An Exploratory Open-Label Clinical Trial Evaluating the Immunogenicity of the 9-valent 2-dose HPV Vaccination Regimen
Purpose
The goal of this study is to explore and evaluate whether a 2-dose schedule of Gardasil 9 among young and mid-adult women 16-45 years of age is generally safe and immunogenic, with an antibody response that is not inferior to that observed of a 3-dose schedule of Gardasil 9 among women aged 16-26 years old. The investigators thought that having a 2-dose vaccination regimen for individuals 16 to 45 would provide a more robust dataset than those of 27 to 45 years old.
Condition
- HPV Infection
Eligibility
- Eligible Ages
- Between 16 Years and 45 Years
- Eligible Genders
- Female
- Accepts Healthy Volunteers
- Yes
Inclusion Criteria
- Women receiving care at Boston Medical Center
Exclusion Criteria
- Currently pregnant - Prior HPV vaccination - A history of severe allergic reaction, including known allergy to any vaccine component, specially severe allergic to yeast - Immunocompromised/previous immunosuppressive therapy - Thrombocytopenia or other coagulation disorder - Currently breastfeeding
Study Design
- Phase
- Phase 4
- Study Type
- Interventional
- Allocation
- Randomized
- Intervention Model
- Parallel Assignment
- Intervention Model Description
- The control group will have 120 subjects will receive a 3-dose regimen as recommended by Center for Disease Control (CDC) given at 0, 2 and 6 months. The intervention group will have 240 subjects who will receive a modified 3-dose regimen given at 0, 6, and 12 months.

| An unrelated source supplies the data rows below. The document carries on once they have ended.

==> config.mk <==
export PLATFORM = sky130hd
export DESIGN_NAME = sorted_priority_table_unit
export DESIGN_NICKNAME = d
export VERILOG_FILES = /design/src/hdl/sptu_pkg.sv /design/src/hdl/sorted_priority_table_unit.sv
export SDC_FILE = /design/constraint.sdc
export NUM_CORES = 1
export LEC_CHECK = 0
export BUFFER_PORTS_ARGS = -buffer_cell sky130_fd_sc_hd__clkbuf_2
export CORE_AREA = 2 2 336 338
export DETAILED_ROUTE_END_ITERATION = 7
export DIE_AREA = 0 0 338 340
export GPL_TIMING_DRIVEN = 0
export PLACE_DENSITY_LB_ADDON = 0.05
export SLEW_MARGIN = 20
export SYNTH_ARGS = -nofsm -noshare
export SYNTH_HDL_FRONTEND = slang
export SYNTH_SLANG_ARGS = --single-unit
==> constraint.sdc <==
create_clock -name clk -period 15 [get_ports clk]
set_input_delay 1.5 -clock clk [delete_from_list [all_inputs] [get_ports clk]]
set_output_delay 1.5 -clock clk [all_outputs]
set_load 0.01 [all_outputs]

Both groups will have HPV titers drawn at Visit 1 (pre-vaccination) and Visit 7 (after three doses for the Control group and 2 doses for the Intervention group).
- Primary Purpose
- Basic Science
- Masking
- None (Open Label)
Arm Groups
| Arm | Description | Assigned Intervention |
|---|---|---|
|
Experimental Intervention group |
240 eligible women will receive a 2-dose regimen of Gardasil 9 at (0 and 6 months, followed by a rescue 3rd dose at month 12) |
|
|
Active Comparator Control group |
120 eligible women will receive the standard 3-dose regimen of Gardasil 9 at (0, 2, 6 months) |
|
Recruiting Locations
Boston, Massachusetts 02118
More Details
- Status
- Recruiting
- Sponsor
- Boston Medical Center
Detailed Description
The investigators will identify potential eligible subjects from the Boston Medical Center (BMC) Clinical Data Warehouse from the following BMC clinics: Pediatrics, Adolescent Medicine, Family Medicine, Obstetric/ Gynecology (OB/GYN), and Women's Health/Adult Primary Care. The research team will mail a recruitment opt-out letter signed by the principal investigator to the participant along with a study flyer. The recruitment letter will inform the participant that a research member may contact them via phone within two week to provide more information regarding the study. Participants opting-in will be called and interviewed with the study recruitment script and eligibility will be determined. Eligible participants who agree to participate (in-person or over the phone), will be scheduled to come to the Boston University (BU) General Clinical Research Unit (GCRU) to complete the consent process. At the baseline visit participants will be assigned into the appropriate group (control vs. intervention) based on their age.